‘Superintelligence’ seems more fitting than AGI for the ‘transformative’ scope. The problem with “transformative AI” as a term is that subdomain transformation will occur at staggered rates. We saw text based generation reach thresholds that it took several years to reach for video just recently, as an example.
I don’t love ‘superintelligence’ as a term, and even less as a goal post (I’d much rather be in a world aiming for AI ‘superwisdom’), but of the commonly used terms it seems the best fit for what people are trying to describe when they describe an AI generalized and sophisticated enough to be “at or above maximal human competency in most things.”
The OP post, at least to me, seems correct in that AGI as a term belongs to its foundations as a differentiator from narrow scoped competencies in AI, and that the lines for generalization are sufficiently blurred at this point with transformers we should stop moving the goal posts for the ‘G’ in AGI. And at least from what I’ve seen, there’s active harm in the industry where ‘AGI’ as some far future development leads people less up to date with research on things like world models or prompting to conclude that GPTs are “just Markov predictions” (overlooking the importance of the self-attention mechanism and the surprising results of its presence on the degree of generalization).
I would wager the vast majority of consumers of models underestimate the generalization present because in addition to their naive usage of outdated free models they’ve been reading article after article about how it’s “not AGI” and is “just fancy autocomplete” (reflecting a separate phenomenon where it seems professional writers are more inclined to write negative articles about a technology perceived as a threat to writing jobs than positive articles).
As this topic becomes more important, it might be useful for democracies to have a more accurately informed broader public, and AGI as a moving goal post seems counterproductive to those aims.

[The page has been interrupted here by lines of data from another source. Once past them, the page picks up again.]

[src/rtl/video_pkg.sv]
// Shared types and constants for the video capture write path.
package video_pkg;

    localparam int PIXEL_W        = 8;
    localparam int WORD_W         = 32;
    localparam int BYTES_PER_WORD = 4;
    localparam int BYTE_IDX_W     = $clog2(BYTES_PER_WORD);
    // Dropped-word count carried with each stored word so the bus side can skip address slots.
    localparam int SKIP_W         = 8;

    typedef enum logic [1:0] {
        IDLE,
        WAIT_SOF,
        CAPTURE,
        FLUSH
    } state_t;

    function automatic logic [WORD_W-1:0] insert_byte(
        input logic [WORD_W-1:0]     word,
        input logic [BYTE_IDX_W-1:0] idx,
        input logic [PIXEL_W-1:0]    px
    );
        logic [WORD_W-1:0] w;
        w = word;
        w[idx*PIXEL_W +: PIXEL_W] = px;
        return w;
    endfunction

endpackage

[src/rtl/video_in_wfifo.sv]
// Synchronous word FIFO between the pixel packer and the bus master.
module video_in_wfifo #(
    parameter int DEPTH = 8,
    parameter int WIDTH = 32
) (
    input  logic             clk,
    input  logic             rst,
    input  logic             push,
    input  logic [WIDTH-1:0] push_data,
    input  logic             pop,
    output logic [WIDTH-1:0] head,
    output logic             full,
    output logic             empty
);

    localparam int AW = (DEPTH > 1) ? $clog2(DEPTH) : 1;
    localparam logic [AW:0] FULL_CNT = (AW+1)'(DEPTH);

    logic [WIDTH-1:0] mem [DEPTH];
    logic [AW-1:0]    wr_ptr_q, wr_ptr_d;
    logic [AW-1:0]    rd_ptr_q, rd_ptr_d;
    logic [AW:0]      count_q, count_d;
    logic             do_push, do_pop;

    assign full  = (count_q == FULL_CNT);
    assign empty = (count_q == '0);
    assign head  = mem[rd_ptr_q];

    // A push while full is accepted only when a pop frees the slot in the same cycle.
    always_comb begin
        do_pop   = pop & ~empty;
        do_push  = push & (~full | do_pop);
        wr_ptr_d = wr_ptr_q + AW'(do_push);
        rd_ptr_d = rd_ptr_q + AW'(do_pop);
        count_d  = count_q + (AW+1)'(do_push) - (AW+1)'(do_pop);
    end

    always_ff @(posedge clk) begin
        if (do_push) begin
            mem[wr_ptr_q] <= push_data;
        end
    end

    always_ff @(posedge clk) begin
        if (rst) begin
            wr_ptr_q <= '0;
            rd_ptr_q <= '0;
            count_q  <= '0;
        end else begin
            wr_ptr_q <= wr_ptr_d;
            rd_ptr_q <= rd_ptr_d;
            count_q  <= count_d;
        end
    end

endmodule

[src/rtl/video_in_write.sv]
// Captures one video frame, packs pixels into 32-bit words and writes them to RAM over Wishbone.
module video_in_write
    import video_pkg::*;
#(
    parameter int FIFO_DEPTH = 8
) (
    input  logic        clk,
    input  logic        RST,
    input  logic [31:0] wb_reg_data,
    input  logic [31:0] wb_reg_ctr,
    input  logic        frame_valid,
    input  logic        line_valid,
    input  logic        pix_en,
    input  logic [7:0]  pixel_in,
    output logic        interrupt,
    output logic        overflow,
    output logic        p_wb_STB_O,
    output logic        p_wb_CYC_O,
    output logic        p_wb_LOCK_O,
    output logic        p_wb_WE_O,
    output logic [3:0]  p_wb_SEL_O,
    output logic [31:0] p_wb_ADR_O,
    output logic [31:0] p_wb_DAT_O,
    input  logic        p_wb_ACK_I
);

    localparam int FIFO_W = WORD_W + SKIP_W;

    state_t                state_q, state_d;
    logic                  fv_prev_q;
    logic [BYTE_IDX_W-1:0] byte_cnt_q, byte_cnt_d;
    logic [WORD_W-1:0]     word_q, word_d;
    logic [31:0]           push_addr_q, push_addr_d;
    logic [31:0]           gap_base_q, gap_base_d;
    logic [31:0]           bus_addr_q, bus_addr_d;
    logic                  overflow_q, overflow_d;
    logic                  interrupt_q, interrupt_d;
    logic                  stb_q, stb_d;
    logic [31:0]           adr_q, adr_d;
    logic [31:0]           dat_q, dat_d;

    logic                  enable, sof, eof, px_ok;
    logic                  push_req;
    logic [WORD_W-1:0]     push_word, word_fill;
    logic                  fifo_push, fifo_pop, fifo_full, fifo_empty;
    logic [FIFO_W-1:0]     fifo_wdata, fifo_head;
    logic                  ctr_unused;

    assign enable     = wb_reg_ctr[0];
    assign ctr_unused = ^wb_reg_ctr[31:1];
    assign sof        = frame_valid & ~fv_prev_q;
    assign eof        = ~frame_valid & fv_prev_q;
    assign px_ok      = frame_valid & line_valid & pix_en;
    assign word_fill  = insert_byte(word_q, byte_cnt_q, pixel_in);

    video_in_wfifo #(
        .DEPTH (FIFO_DEPTH),
        .WIDTH (FIFO_W)
    ) u_wfifo (
        .clk       (clk),
        .rst       (RST),
        .push      (fifo_push),
        .push_data (fifo_wdata),
        .pop       (fifo_pop),
        .head      (fifo_head),
        .full      (fifo_full),
        .empty     (fifo_empty)
    );

    always_comb begin
        state_d     = state_q;
        byte_cnt_d  = byte_cnt_q;
        word_d      = word_q;
        push_addr_d = push_addr_q;
        gap_base_d  = gap_base_q;
        bus_addr_d  = bus_addr_q;
        overflow_d  = overflow_q;
        interrupt_d = 1'b0;
        stb_d       = stb_q;
        adr_d       = adr_q;
        dat_d       = dat_q;
        push_req    = 1'b0;
        push_word   = '0;
        fifo_push   = 1'b0;
        fifo_wdata  = '0;
        fifo_pop    = stb_q & p_wb_ACK_I;

        case (state_q)
            IDLE: begin
                if (enable) state_d = WAIT_SOF;
            end
            WAIT_SOF: begin
                if (!enable) begin
                    state_d = IDLE;
                end else if (sof) begin
                    state_d     = CAPTURE;
                    push_addr_d = wb_reg_data;
                    gap_base_d  = wb_reg_data;
                    bus_addr_d  = wb_reg_data;
                    byte_cnt_d  = '0;
                    word_d      = '0;
                    overflow_d  = 1'b0;
                end
            end
            CAPTURE: begin
                if (eof) begin
                    state_d    = FLUSH;
                    push_req   = (byte_cnt_q != '0);
                    push_word  = word_q;
                    byte_cnt_d = '0;
                    word_d     = '0;
                end else if (px_ok) begin
                    if (byte_cnt_q == BYTE_IDX_W'(BYTES_PER_WORD - 1)) begin
                        push_req   = 1'b1;
                        push_word  = word_fill;
                        byte_cnt_d = '0;
                        word_d     = '0;
                    end else begin
                        byte_cnt_d = byte_cnt_q + 1'b1;
                        word_d     = word_fill;
                    end
                end
            end
            FLUSH: begin
                if (fifo_empty && !stb_q) begin
                    state_d     = enable ? WAIT_SOF : IDLE;
                    interrupt_d = 1'b1;
                end
            end
            default: state_d = IDLE;
        endcase

        // Every word consumes an address slot; stored words remember how many slots were dropped before them.
        if (push_req) begin
            push_addr_d = push_addr_q + 32'd4;
            if (fifo_full && !fifo_pop) begin
                overflow_d = 1'b1;
            end else begin
                fifo_push  = 1'b1;
                fifo_wdata = {SKIP_W'((push_addr_q - gap_base_q) >> 2), push_word};
                gap_base_d = push_addr_q + 32'd4;
            end
        end

        if (stb_q) begin
            if (p_wb_ACK_I) begin
                stb_d      = 1'b0;
                bus_addr_d = adr_q + 32'd4;
            end
        end else if (!fifo_empty) begin
            stb_d = 1'b1;
            adr_d = bus_addr_q + {{(30-SKIP_W){1'b0}}, fifo_head[FIFO_W-1:WORD_W], 2'b00};
            dat_d = fifo_head[WORD_W-1:0];
        end
    end

    always_ff @(posedge clk) begin
        if (RST) begin
            state_q     <= IDLE;
            fv_prev_q   <= 1'b0;
            byte_cnt_q  <= '0;
            word_q      <= '0;
            push_addr_q <= '0;
            gap_base_q  <= '0;
            bus_addr_q  <= '0;
            overflow_q  <= 1'b0;
            interrupt_q <= 1'b0;
            stb_q       <= 1'b0;
            adr_q       <= '0;
            dat_q       <= '0;
        end else begin
            state_q     <= state_d;
            fv_prev_q   <= frame_valid;
            byte_cnt_q  <= byte_cnt_d;
            word_q      <= word_d;
            push_addr_q <= push_addr_d;
            gap_base_q  <= gap_base_d;
            bus_addr_q  <= bus_addr_d;
            overflow_q  <= overflow_d;
            interrupt_q <= interrupt_d;
            stb_q       <= stb_d;
            adr_q       <= adr_d;
            dat_q       <= dat_d;
        end
    end

    assign interrupt   = interrupt_q;
    assign overflow    = overflow_q;
    assign p_wb_STB_O  = stb_q;
    assign p_wb_CYC_O  = stb_q;
    assign p_wb_WE_O   = stb_q;
    assign p_wb_LOCK_O = 1'b0;
    assign p_wb_SEL_O  = {4{stb_q}};
    assign p_wb_ADR_O  = adr_q;
    assign p_wb_DAT_O  = dat_q;

endmodule
[config.mk]
export PLATFORM = sky130hd
export DESIGN_NAME = video_in_write
export DESIGN_NICKNAME = d
export VERILOG_FILES = /design/src/rtl/video_pkg.sv /design/src/rtl/video_in_wfifo.sv /design/src/rtl/video_in_write.sv
export SDC_FILE = /design/constraint.sdc
export NUM_CORES = 1
export LEC_CHECK = 0
export CAP_MARGIN = 0
export CORE_MARGIN = 4
export CORE_UTILIZATION = 55
export CTS_CLUSTER_DIAMETER = 100
export CTS_CLUSTER_SIZE = 10
export DETAILED_ROUTE_END_ITERATION = 8
export GPL_ROUTABILITY_DRIVEN = 0
export GPL_TIMING_DRIVEN = 0
export MAX_ROUTING_LAYER = met4
export PLACE_DENSITY = 0.76
export REMOVE_ABC_BUFFERS = 1
export SLEW_MARGIN = 20
export SYNTH_ARGS = -nofsm -noshare
export SYNTH_HDL_FRONTEND = slang
export SYNTH_SLANG_ARGS = --single-unit
[constraint.sdc]
create_clock -name clk -period 11.1 [get_ports clk]
set_input_delay 2.22 -clock clk [delete_from_list [all_inputs] [get_ports clk]]
set_output_delay 2.22 -clock clk [all_outputs]
set_load 0.03 [all_outputs]
**Word level (Yosys, flattened, before mapping)**

Memory sizes are Yosys's and may differ from the RTL's. A register that Yosys moved wholly into a read port is not among the register bits.
Cells that the tools add are included.

- Bits in registers: 210
- Bits in writable memories: 320
- Input bits: 78
- Output and inout port bits: 74
- Word-level logic and storage cells: 128
- Memories: 1

- Add/subtract/negate cells: 10
- Equal/unequal tests: 12
- Shift-type cells: 2
- Multiplexer cells: 58
- Bitwise operators: 14
- Reductions and logical operators: 16

Memory list:

| name | words | width | read ports | clocked after Yosys merged registers in | write ports | RTL line | text |
|---|---|---|---|---|---|---|---|
| u_wfifo.mem | 8 | 40 | 1 | 1 | 1 | video_in_wfifo.sv:19 | `logic [WIDTH-1:0] mem [DEPTH];` |

Operator list:

| cell | count |
|---|---|
| $mux 32 | 23 |
| $mux 40 | 2 |
| $add 32x3->32 const B | 2 |
| $pmux 32 s2 | 1 |
| $neg 5->34 | 1 |
| $shift 8x34->32 const A | 1 |
| $shiftx 8x34->32 | 1 |
| $add 32x10->32 | 1 |
| $bwmux 32 | 1 |
| $mux 2 | 10 |
| $mux 1 | 18 |
| $ne 2x2->1 const B | 5 |
| $reduce_bool 2->1 | 5 |
| $sub 10x10->10 | 1 |
| $pmux 2 s4 | 1 |
| $reduce_and 4->1 | 2 |
| $and 1x1->1 | 7 |
| $add 3x1->3 | 2 |
| $eq 2x2->1 const B | 3 |
| $ne 3x3->1 const B | 2 |
| $not 1->1 | 6 |
| $add 4x1->4 | 1 |
| $eq 4x4->1 const B | 1 |
| $logic_not 4->1 | 1 |
| 12 further kinds | 14 |

**Logic depth before layout (Yosys ltp)**

Gate-level depths: netlist (run 1).

- Depth after elaboration: 9
- Depth in mapped cells: 12
- Gate-level depth less buffers: 10

**Modules after synthesis**

A second synthesis (run 1) with hierarchy kept.

- Cell total of the unflattened synthesis: 1,707
- Area total of the unflattened synthesis: 21,738.3 um2

By module, submodules not included:

| module | instances | cells an instance | area an instance (um2) | sequential area each (um2) |
|---|---|---|---|---|
| video_in_wfifo | 1 | 526 | 12,919.9 | 9,809.4 |
| video_in_write | 1 | 1,181 | 8,818.5 | 3,123.0 |

**Worst setup path before layout (run 1)**

Ideal clock, no wire load.

- Path type: input to register
- Start point: in frame_valid
- End point: mem u_wfifo.mem[0][0] in the netlist's numbering, enable pin
- Setup time: 487 ps
- Arrival: 6,191 ps
- Required time: 10,613 ps
- Path slack: 4,422 ps
- Stages: 6
- Buffers on the path: 1
- Path through: or3b_2 > a21o_1 > clkbuf_1 > a31oi_1 > nand2b_1 > nor3_1

- Word-level cells in the longest chain between the ends: 9
- Elaborated cells between the ends (all ways): 11
- Those cells by class: mux (6); bitwise (5)

RTL lines:

| item | RTL line | text |
|---|---|---|
| from (decl) | video_in_write.sv:11 | `input logic frame_valid,` |
| $and 1x1->1 (2 in a row) | video_in_write.sv:53 | `assign px_ok = frame_valid & line_valid & pix_en;` |
| $mux 1 | video_in_write.sv:112 | `end else if (px_ok) begin` |
| $mux 1 * | video_in_write.sv:106 | `if (eof) begin` |
| $mux 1 * | video_in_write.sv:88 | `case (state_q)` |
| $mux 1 * | video_in_write.sv:134 | `if (push_req) begin` |
| $and 1x1->1 * | video_in_wfifo.sv:32 | `do_push = push & (~full \| do_pop);` |
| $mux 1 * | video_in_wfifo.sv:39 | `if (do_push) begin` |
| $mux 1 (not written as such) * | video_in_wfifo.sv:40 | `mem[wr_ptr_q] <= push_data;` |
| to (decl) | video_in_wfifo.sv:19 |  |

Mark *: on every way between the ends. The rest lies on a longest branch, timed or not.

**Worst setup path in the final report (run 1)**

- Start point: in frame_valid
- End point: mem u_wfifo.mem[0][11] in the netlist's numbering, enable pin

The elaborated chain is that of the path after synthesis.

==> run metrics, run 1 <==
part of the power in combinational logic=0.026; Clock power frac=0.443; EDFF count, synth=between 300 and 400; Root Driver=clkbuf_16; buffer count from post-CTS setup fixing=0; DRC viols=0; H-tree depth=2; RR Endpoint=u_wfifo.mem[0][11]; ys flop type=edfxtp_1; Cell Int Power=2870 uW; Iter 0 DRT Violations=1,130; Core Box Area=36,900 um2; Util after Layout=0.663; P_leak=0.00770 uW; maximum clock frequency=173 MHz; initial antenna violation count=0; commonest non-fill, non-tap cell in the layout=edfxtp_1; CP max stage cell=a21o_1; setup slack at placement=4890 ps; total length of routed wires=47,700 um; maximum number of pins on one net before global-route repair=92; synthesized flop and latch total=486; Inserted Diodes=0; gr usage total=0.237; max incr delay on CP=670 ps; hold depth=1; sink of the worst hold path=word_q[24]; Max IR drop VDD=0.000150 V; RSZ-0062 raised after global routing=false; die height=202 um; Placed Cells=2,123; Cell variety after synth=58; slew margin rel.=0.251; worst-path cell chain=clkdlybuf4s50_1 > nand4_1 > a21o_1 > a31oi_1 > nand2b_1 > nor3_2 > buf_4 > buf_4 > buf_6; Net Switching=~740 uW; critical path startpoint category=input pin; first-pass GRT wire length=75,100 um; Top Ports=between 150 and 200; port bufs=119; CTS resizes=0; hold wc startpoint=word_q[24]; vias post-DR=13,500; part of the cycle the worst path needs=0.520; Max Cap Viol=0; setup slack after layout=5330 ps; layout cells sized above 1=0.125; Max clock buf depth=3; gr ovfl total=0; final hold violations=0; total negative slack=0 ps; CTS Hold Bufs=0; Via density=6.06; Ys Warns=0; Setup Crit Path Kind=input pin to register; Mean Syn Cell Area=13.3 um2; CP Capture Type=register; Most common cell on crit path=buf_4; outcome=finished clean; hpwl dp=slightly above 30,000 um; clock slew at reported path FFs=50 ps; 1st-pass router iterations=5; Non-Filler Instances=2,220; R2R cell count=9; cells after synthesis=1,560; most frequent cells in the layout=edfxtp_1, nor2_1, dfxtp_1; final antenna-violating net count=0; R2R setup slack=roughly 7000 ps; reg-to-reg startpoint=byte_cnt_q[0]; sequential element share of the synthesized area=0.623; vias in the first global route=13,300; Pwr Density=148 nW/um2; Worst-Skew Late Latency=roughly 580 ps; Tmin final=5770 ps; filler cell count=about 2,500; clk sinks=486; Row Count=70; nets=about 1,800; switch share=0.205; Chip Width=202 um; Seq pwr share=0.531; die area=a little over 40,000 um2; area grow syn2layout=17.9%; initial core utilization=0.563; delay-heaviest family, CP=simple AND/OR/NAND/NOR gates; fin. max-slew vios=0; drt wl/cell=between 20 and 25 um; measured slew at the worst slew-check pin=1120 ps; asr flop ratio synth=0; Setup Skew=16.2 ps; CTS tree=built; CP bufs+invs=4; final setup violation count=0; hold crit path type=register to register; Synth Cell Area=20,700 um2; Max Fanout on Critical Path=21; Critical Path RT=11,380 ps; Num CTS Buffers=54; Worst EP arrival=between 6000 and 7000 ps
[synth_stat cells, drive strengths merged (2+ instances only)]
| library cell | count | share of area |
|---|---|---|
| nor4 | 7 | 0.0021 |
| o2111ai | 3 | 0.0013 |
| a31o | 4 | 0.0017 |
| a22oi | 34 | 0.012 |
| nand2 | 96 | 0.017 |
| mux2 | 8 | 0.0043 |
| nor2b | 25 | 0.0075 |
| o211ai | 4 | 0.0014 |
| nor2 | 186 | 0.034 |
| and4 | 6 | 0.0025 |
| nand2b | 9 | 0.0027 |
| a311oi | 20 | 0.0084 |
| edfxtp | 320 | 0.46 |
| nor3 | 33 | 0.0082 |
| dfxtp | 166 | 0.16 |
| nand4 | 11 | 0.0033 |
| and3 | 15 | 0.0046 |
| inv | 25 | 0.0045 |
| and2 | 20 | 0.0061 |
| a21oi | 65 | 0.016 |
| xor2 | 38 | 0.016 |
| a211oi | 90 | 0.033 |
| or3 | 5 | 0.0015 |
| a21o | 10 | 0.0036 |
| buf | 33 | 0.0087 |
| fa | 2 | 0.0019 |
| mux2i | 34 | 0.016 |
| o21ai | 25 | 0.0062 |
| o21a | 5 | 0.0018 |
| ha | 33 | 0.020 |
| a211o | 2 | 0.00084 |
| nand3 | 24 | 0.0058 |
| mux4 | 80 | 0.087 |
| xnor2 | 26 | 0.011 |
| clkbuf | 64 | 0.013 |
| nor3b | 7 | 0.0025 |
| a221oi | 4 | 0.0017 |
| a31oi | 12 | 0.0036 |
[cell type report]
| cell class | instances | area, um2 | area share |
|---|---|---|---|
| clock buffer | 95 | 1530 | 0.0623 |
| clock inverter | 2 | 36.3 | 0.00148 |
| inverter | 25 | 93.8 | 0.00384 |
| multi-input combinational | 952 | 7360 | 0.301 |
| sequential | 486 | 12900 | 0.529 |
| tap | 504 | 631 | 0.0258 |
| timing repair buffer | 156 | 1870 | 0.0766 |
[power by group through the flow]
stage | sequential [uW] | clock, uW | combinational, uW
2_1_floorplan | 1960 | 0 | 44.9
3_3_place_gp | 1960 | 0 | 89.3
3_5_place_dp | 1960 | 0 | 92.7
4_1_cts | 1920 | 1630 | 93.7
5_1_grt | 1920 | 1710 | 102
6_report | 1920 | 1600 | 94.2
[routing by layer]
metal / GRT usage / wire length (um) / up-vias
li1: - / - / 6142
met1: 0.312 / 19700 / 6709
met2: 0.386 / 23400 / 499
met3: 0.0391 / 3330 / 101
met4: 0.0657 / 1210 / 0
met5: - / 0 / -
[flip-flops by register name (all words and copies together), names as in the netlist, 4 cells and up, named ones only]
signal           count
gap_base_q          10
p_wb_DAT_O          32
u_wfifo.mem        320
bus_addr_q          32
u_wfifo.count_q      4
word_q              32
p_wb_ADR_O          32
push_addr_q         10
[metrics by stage]
stage	cell area (um2)	hold slack (ps)	total power, uW
2_1_floorplan	20300	427	2000
3_3_place_gp	22100	440	2050
3_5_place_dp	22900	444	2050
4_1_cts	24500	462	3640
5_1_grt	24500	481	3730
6_report	24500	460	3620
[worst max path at each step]
stage	from	to	cells after the start
global placement	frame_valid	u_wfifo.mem[1][17]	6
global route	frame_valid	u_wfifo.mem[0][14]	9
finish	frame_valid	u_wfifo.mem[0][11]	9
floorplan	pix_en	u_wfifo.mem[0][0]	5
detailed placement	frame_valid	u_wfifo.mem[1][17]	9
CTS	frame_valid	u_wfifo.mem[0][14]	9
[logic make-up (layout without fill, tap and decap cells)]
group,Yosys count,after routing,share of synthesized area
AOI/OAI and AO/OA,281,281,0.0936
xor gates and xnor gates,64,64,0.0270
adders and majority gates,35,35,0.0218
buffers and inverters,122,278,0.0262
DFF,486,486,0.623
muxes,122,122,0.108
other,1,1,0.000181
and+or+nand+nor,449,449,0.100
(Power assumes the default switching activity.)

To me, superintelligence implies qualitatively much smarter than the best humans. I don’t think this is needed for AI to be transformative. Fast and cheap-to-run AIs which are as qualitatively smart as humans would likely be transformative.
‘Superintelligence’ seems more fitting than AGI for the ‘transformative’ scope. The problem with “transformative AI” as a term is that subdomain transformation will occur at staggered rates. We saw text based generation reach thresholds that it took several years to reach for video just recently, as an example.
I don’t love ‘superintelligence’ as a term, and even less as a goal post (I’d much rather be in a world aiming for AI ‘superwisdom’), but of the commonly used terms it seems the best fit for what people are trying to describe when they describe an AI generalized and sophisticated enough to be “at or above maximal human competency in most things.”
The OP post, at least to me, seems correct in that AGI as a term belongs to its foundations as a differentiator from narrow scoped competencies in AI, and that the lines for generalization are sufficiently blurred at this point with transformers we should stop moving the goal posts for the ‘G’ in AGI. And at least from what I’ve seen, there’s active harm in the industry where ‘AGI’ as some far future development leads people less up to date with research on things like world models or prompting to conclude that GPTs are “just Markov predictions” (overlooking the importance of the self-attention mechanism and the surprising results of its presence on the degree of generalization).
I would wager the vast majority of consumers of models underestimate the generalization present because in addition to their naive usage of outdated free models they’ve been reading article after article about how it’s “not AGI” and is “just fancy autocomplete” (reflecting a separate phenomenon where it seems professional writers are more inclined to write negative articles about a technology perceived as a threat to writing jobs than positive articles).
As this topic becomes more important, it might be useful for democracies to have a more accurately informed broader public, and AGI as a moving goal post seems counterproductive to those aims.
To me, superintelligence implies qualitatively much smarter than the best humans. I don’t think this is needed for AI to be transformative. Fast and cheap-to-run AIs which are as qualitatively smart as humans would likely be transformative.
Agreed—I thought you wanted that term for replacing how OP stated AGI is being used in relation to x-risk.
In terms of “fast and cheap and comparable to the average human”—well, then for a number of roles and niches we’re already there.
Sticking with the intent behind your term, maybe “generally transformative AI” is a more accurate representation for a colloquial ‘AGI’ replacement?
Oh, by “as qualitatively smart as humans” I meant “as qualitatively smart as the best human experts”.
I also maybe disagree with:
Or at least the % of economic activity covered by this still seems low to me.
Oh, by “as qualitatively smart as humans” I meant “as qualitatively smart as the best human experts”.
I think that is more comparable to saying “as smart as humanity.” No individual human is as smart as humanity in general.